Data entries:
· · ·
## config.mk

```make
export PLATFORM = sky130hd
export DESIGN_NAME = alu_issue_sequencer
export DESIGN_NICKNAME = d
export VERILOG_FILES = /design/src/rtl/alu_issue_sequencer.sv
export SDC_FILE = /design/constraint.sdc
export NUM_CORES = 1
export LEC_CHECK = 0
export BUFFER_PORTS_ARGS = -buffer_cell sky130_fd_sc_hd__buf_2
export CAP_MARGIN = 20
export CORE_AREA = 2 2 137 139
export DETAILED_ROUTE_END_ITERATION = 8
export DIE_AREA = 0 0 139 141
export PLACE_DENSITY = 0.51
export RECOVER_POWER = 25
export SLEW_MARGIN = 10
export SYNTH_ARGS = -nofsm -noshare
export SYNTH_HDL_FRONTEND = slang
export SYNTH_SLANG_ARGS = --single-unit
```

## constraint.sdc

```tcl
create_clock -name CLK -period 1.8 [get_ports CLK]
set_input_delay 0.18 -clock CLK [delete_from_list [all_inputs] [get_ports CLK]]
set_output_delay 0.18 -clock CLK [all_outputs]
set_load 0.05 [all_outputs]
```

## src/rtl/alu_issue_sequencer.sv

```systemverilog
// Issue/writeback sequencer in front of a register file and ALU: takes one
// instruction, drives the read ports and opcode, writes the result back, and returns it.
module alu_issue_sequencer #(
  parameter int DATA_W = 32,
  parameter int ADDR_W = 5,
  parameter int CNT_W  = 16
) (
  input  logic              CLK,
  input  logic              RST_N,
  input  logic              IN_VALID,
  output logic              IN_READY,
  input  logic [17:0]       IN_INSTR,
  input  logic [DATA_W-1:0] IN_IMM,
  output logic [ADDR_W-1:0] A1,
  output logic [ADDR_W-1:0] A2,
  output logic [1:0]        OPCODE,
  input  logic [DATA_W-1:0] ALU_RESULT,
  output logic              WE3,
  output logic [ADDR_W-1:0] A3,
  output logic [DATA_W-1:0] WD3,
  output logic              OUT_VALID,
  input  logic              OUT_READY,
  output logic [DATA_W-1:0] OUT_DATA,
  output logic [ADDR_W-1:0] OUT_RD,
  output logic [CNT_W-1:0]  RETIRED
);

  typedef enum logic [1:0] {
    IDLE = 2'd0,
    EXEC = 2'd1,
    WB   = 2'd2,
    RESP = 2'd3
  } state_e;

  state_e              state_q;
  logic                in_ready_q;
  logic [ADDR_W-1:0]   a1_q, a2_q, a3_q, out_rd_q;
  logic [1:0]          op_q;
  logic                we3_q;
  logic [DATA_W-1:0]   wd3_q, out_data_q;
  logic                out_valid_q;
  logic [CNT_W-1:0]    retired_q;
  logic [CNT_W-1:0]    retired_d;

  logic                instr_li;
  logic [1:0]          instr_op;
  logic [ADDR_W-1:0]   instr_rd, instr_rs1, instr_rs2;

  assign instr_li  = IN_INSTR[17];
  assign instr_op  = IN_INSTR[16:15];
  assign instr_rd  = ADDR_W'(IN_INSTR[14:10]);
  assign instr_rs1 = ADDR_W'(IN_INSTR[9:5]);
  assign instr_rs2 = ADDR_W'(IN_INSTR[4:0]);

  // Counter wraps naturally at 2^CNT_W.
  assign retired_d = retired_q + CNT_W'(1);

  always_ff @(posedge CLK or negedge RST_N) begin
    if (!RST_N) begin
      state_q     <= IDLE;
      in_ready_q  <= 1'b1;
      a1_q        <= '0;
      a2_q        <= '0;
      op_q        <= '0;
      we3_q       <= 1'b0;
      a3_q        <= '0;
      wd3_q       <= '0;
      out_valid_q <= 1'b0;
      out_data_q  <= '0;
      out_rd_q    <= '0;
      retired_q   <= '0;
    end else begin
      case (state_q)
        IDLE: begin
          if (IN_VALID && in_ready_q) begin
            in_ready_q <= 1'b0;
            a3_q       <= instr_rd;
            if (instr_li) begin
              wd3_q   <= IN_IMM;
              we3_q   <= 1'b1;
              state_q <= WB;
            end else begin
              // Read ports only move for ALU ops, so they stay put across LI.
              a1_q    <= instr_rs1;
              a2_q    <= instr_rs2;
              op_q    <= instr_op;
              state_q <= EXEC;
            end
          end
        end
        EXEC: begin
          wd3_q   <= ALU_RESULT;
          we3_q   <= 1'b1;
          state_q <= WB;
        end
        WB: begin
          we3_q       <= 1'b0;
          out_valid_q <= 1'b1;
          out_data_q  <= wd3_q;
          out_rd_q    <= a3_q;
          state_q     <= RESP;
        end
        RESP: begin
          if (OUT_READY) begin
            out_valid_q <= 1'b0;
            retired_q   <= retired_d;
            in_ready_q  <= 1'b1;
            state_q     <= IDLE;
          end
        end
        default: begin
          state_q    <= IDLE;
          in_ready_q <= 1'b1;
          we3_q      <= 1'b0;
        end
      endcase
    end
  end

  assign IN_READY  = in_ready_q;
  assign A1        = a1_q;
  assign A2        = a2_q;
  assign OPCODE    = op_q;
  assign WE3       = we3_q;
  assign A3        = a3_q;
  assign WD3       = wd3_q;
  assign OUT_VALID = out_valid_q;
  assign OUT_DATA  = out_data_q;
  assign OUT_RD    = out_rd_q;
  assign RETIRED   = retired_q;

endmodule

```

==> out/results.md <==
| Result | Value |
|:---|:---|
| Outcome | finished, final reports clean |
| Fill count | 1873 |
| Antenna viol nets, final | 0 |
| Cell Area, Synth | 0.004477 mm^2 |
| Floorplan Core Area | 0.01827 mm^2 |
| Number of enable-type register cells in the synthesized netlist | 0 |
| TritonCTS Sinks | 107 |
| Largest net degree at the start of global routing | 105 |
| Area Growth Syn to Fin | 37.26% |
| Psw | 6.782 mW |
| Total length of routed wires | 10980 um |
| Die ar. | 0.01960 mm^2 |
| Mean routed wirelength per cell | 14.08 um |
| Height of the chip | 141 um |
| Type of element capturing the critical path | flop |
| Overall via count from detail_route | 3310 |
| Required time worst endpoint | 2.03 ns |
| Transition at the pin with the smallest max-transition slack | 0.9398 ns |
| Number of warning messages in the yosys log | 0 |
| Final net count | 632 |
| Fraction of the yosys area taken by sequential cells | 59.84% |
| Wire length of the first global-routing pass | 18200 um |
| Number of instances in the synthesized netlist | 339 |
| Average instance area after synthesis | 13.21 um^2 |
| Highest achievable clock rate | 597.4 MHz |
| RSZ-0062 raised after global routing | true |
| Total power | 13.53 mW |
| Leak pwr | 3.132 nW |
| Global placement routability congestion | 0.7279 |
| Die Wd | 139 um |
| Library cells used by synthesis | 31 |
| Final sum of negative setup slack | 0 ns |
| # port buffers | 190 |
| Number of hold violations in the final report | 0 |
| Effective utilization at floorplan | 24.51% |
| Layout cell share with drive strength beyond 1 | 52.38% |
| Combinational cell fraction of total power | 55.3% |
| Detailed-route DRC error count | 0 |
| Hold/Removal Path Class | in2reg |
| Total grt overflow | 0 |
| Area fraction of the dominant cell type after synthesis | 59.25% |
| Clock insertion delay at the later pin of the skew report | 0.35 ns |
| Number of antenna violations at the first check in global routing | 0 |
| Antenna diode instance count | 0 |
| Async S/R FF share, synth | 100.0% |
| Global-route total usage across every layer | 11.66% |
| Relative contribution of the clock network to total power | 14.5% |
| Power density normalized to cell area | 2202 mW/mm^2 |
| Max-cap check violation count | 0 |
| Deepest clock path buffer count | 2 |
| Count of H-tree levels built during CTS | 3 |
| Worst slew margin relative to its limit | 37.35% |
| Final core utilization | 33.64% |
| Setup skew after layout | 0.008708 ns |
| Crit start category | flop |
| Number of buffers created by CTS | 9 |
| Setup-violating endpoint count in the final report | 0 |
| Cell taking the most area after synthesis | dfrtp_1 |
| Peak fanout along the critical path | 5 |
| Worst ir drop on vdd | 1005 uV |
| Arrival time at the worst endpoint | 1.90 ns |
| Vias in the first global route | 3492 |
| Final-layout worst hold slack | 0.05424 ns |
| Final Critical Period | 1.674 ns |
| DRC violation total after the first TritonRoute iteration | 78 |
| Clock tree from TritonCTS | yes |
| Clock-pin slew on the worst setup and hold paths | 0.08 ns |
| Worst Setup Path Type | reg2reg |
| Max-slew violations | 0 |
| Clock tree root buffer cell | clkbuf_16 |
| Nets in the synthesized netlist | 430 |
| Length of the first detailed-routing pass in iterations | 4 |
| Cell-internal power | 6.746 mW |
| I/O pin total | 191 |
| Drt via density | 4.244 |
| Sw Ratio | 50.14% |
| Flop pwr share | 30.2% |
| Synthesized flop and latch total | 107 |
| # rows | 50 |
| Top_reg_cell synth | dfrtp_1 |
| Post-DP HPWL | 8036 um |
| Cell types with the largest area share after synthesis | dfrtp_1 59%, mux2_2 11%, mux2i_1 7.2%, o21ai_0 3.7%, nand2_1 3.4% |
| Ratio of final minimum period to clock period | 93.00% |
==> final timing paths <==
| check | start | end | slack, ns | cells past startpoint |
|---|---|---|---|---|
| min | IN_INSTR[11] | A3[1]$_DFFE_PN0P_ | 0.05 | 2 |
| max | state_q[0]$_DFFE_PN0P_ | RETIRED[7]$_DFFE_PN0P_ | 0.13 | 6 |
| max in group asynchronous | RST_N | RETIRED[4]$_DFFE_PN0P_ | 0.44 | 3 |
| min in group asynchronous | RST_N | OUT_DATA[11]$_DFFE_PN0P_ | 0.19 | 2 |
| min reg2reg | RETIRED[15]$_DFFE_PN0P_ | RETIRED[15]$_DFFE_PN0P_ | 0.48 | 1 |
| max reg2reg | state_q[0]$_DFFE_PN0P_ | RETIRED[7]$_DFFE_PN0P_ | 0.13 | 6 |
==> per-stage QoR <==
stage                     cells  instance area [um^2]  setup WS, ns
after floorplan             339                  4477       0.05625
after global placement      761                  5808       0.09642
after detailed placement    761                  5808       0.01044
after CTS                   780                  6141       0.03574
after global routing        780                  6145     -0.006115
final                       780                  6145        0.1261
==> kinds of logic (layout without fill, tap and decap cells) <==
group / count (synthesis) / in the layout / synth area share (%)
compound gates: 42 / 42 / 5.031
xor+xnor: 15 / 15 / 2.935
fa+ha+maj: 5 / 5 / 1.397
buf+inv: 19 / 226 / 2.012
flops: 107 / 107 / 59.84
mux: 87 / 87 / 21.83
simple gates: 64 / 64 / 6.959
==> registers in the layout (all words and copies together), names as in the netlist <==
signal     count
OPCODE         2
A1             5
WE3            1
A3             5
state_q        2
OUT_RD         5
A2             5
OUT_VALID      1
RETIRED       16
WD3           32
IN_READY       1
OUT_DATA      32
==> cell type report <==
type,instances,area (um^2),area share [%]
flip-flops and latches,107,2679,43.60
multi-input cells,213,1737,28.26
repair buffers,206,1126,18.33
well taps,234,292.8,4.765
clock buffers,10,239.0,3.889
clock inverters,6,56.30,0.9163
inverters,4,15.01,0.2443
==> synthesized netlist by cell type (2+ instances only) <==
cell	number
a21oi_1	4
and3_1	2
and4_1	5
buf_1	3
buf_2	7
clkbuf_1	2
clkbuf_2	2
dfrtp_1	106
ha_1	5
inv_1	4
mux2_2	45
mux2_4	10
mux2i_1	32
nand2_1	41
nand3_1	4
nand4_1	5
nor2_1	3
o21ai_0	33
xnor2_1	13
xor2_1	2
==> worst max-delay path: stages (launching register included) <==
cell	delay, ns
dfrtp_1	0.40
buf_4	0.15
ha_1	0.23
and4_1	0.23
and4_4	0.22
and3_1	0.19
xor2_1	0.14
==> layout by cell type, fill, tap and decap left out, types with 2 or more instances in the layout <==
master     synthesis  layout
nor2_1             3       3
inv_1              4       3
nand3_1            4       4
ha_2               0       2
xnor2_1           13      13
xor2_1             2       2
buf_12             0       4
nand2_1           41      41
a21oi_1            4       4
inv_8              0       2
inv_6              0       2
mux2i_1           32      32
and4_1             5       3
nand4_1            5       5
mux2_2            45      45
clkbuf_16          0       9
mux2_4            10      10
buf_2              7     189
o21ai_0           33      32
ha_1               5       2
buf_4              0      10
dfrtp_1          106     106
and3_1             2       2
==> power groups by stage <==
| stage | registers (mW) | logic, mW | clock network, mW |
|---|---|---|---|
| finish | 4.09 | 7.47 | 1.96 |
| global route | 4.26 | 7.96 | 2.17 |
| CTS | 4.11 | 7.57 | 2.06 |
| detailed placement | 4.14 | 7.50 | 0 |
| global placement | 4.12 | 7.39 | 0 |
| floorplan | 7.44 | 2.15 | 0 |
==> per-layer routing <==
layer | track usage (%) | wire length (um) | vias to the layer above
met5 | 0 | 0 | -
met4 | 5.423 | 280 | 0
met3 | 3.533 | 718 | 15
met2 | 18.77 | 5266 | 113
met1 | 14.42 | 4718 | 1587
li1 | - | - | 1595
==> timing repair <==
action / in CTS / in global routing
endpoints found under the setup margin: 2 / 45
hold buffers: 1 / 0
buffers inserted: 2 / 0
resized for setup: 0 / 7
endpoints found under the hold margin: 106 / 0
pin swaps: 0 / 1
(Power assumes the default switching activity.)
· · ·
What is expected: Retype the portion of the data above that starts on the line with "Class | in2reg |" and finishes on the line with "TritonCTS | yes |", including both of those lines.

Exercise response:
| Hold/Removal Path Class | in2reg |
| Total grt overflow | 0 |
| Area fraction of the dominant cell type after synthesis | 59.25% |
| Clock insertion delay at the later pin of the skew report | 0.35 ns |
| Number of antenna violations at the first check in global routing | 0 |
| Antenna diode instance count | 0 |
| Async S/R FF share, synth | 100.0% |
| Global-route total usage across every layer | 11.66% |
| Relative contribution of the clock network to total power | 14.5% |
| Power density normalized to cell area | 2202 mW/mm^2 |
| Max-cap check violation count | 0 |
| Deepest clock path buffer count | 2 |
| Count of H-tree levels built during CTS | 3 |
| Worst slew margin relative to its limit | 37.35% |
| Final core utilization | 33.64% |
| Setup skew after layout | 0.008708 ns |
| Crit start category | flop |
| Number of buffers created by CTS | 9 |
| Setup-violating endpoint count in the final report | 0 |
| Cell taking the most area after synthesis | dfrtp_1 |
| Peak fanout along the critical path | 5 |
| Worst ir drop on vdd | 1005 uV |
| Arrival time at the worst endpoint | 1.90 ns |
| Vias in the first global route | 3492 |
| Final-layout worst hold slack | 0.05424 ns |
| Final Critical Period | 1.674 ns |
| DRC violation total after the first TritonRoute iteration | 78 |
| Clock tree from TritonCTS | yes |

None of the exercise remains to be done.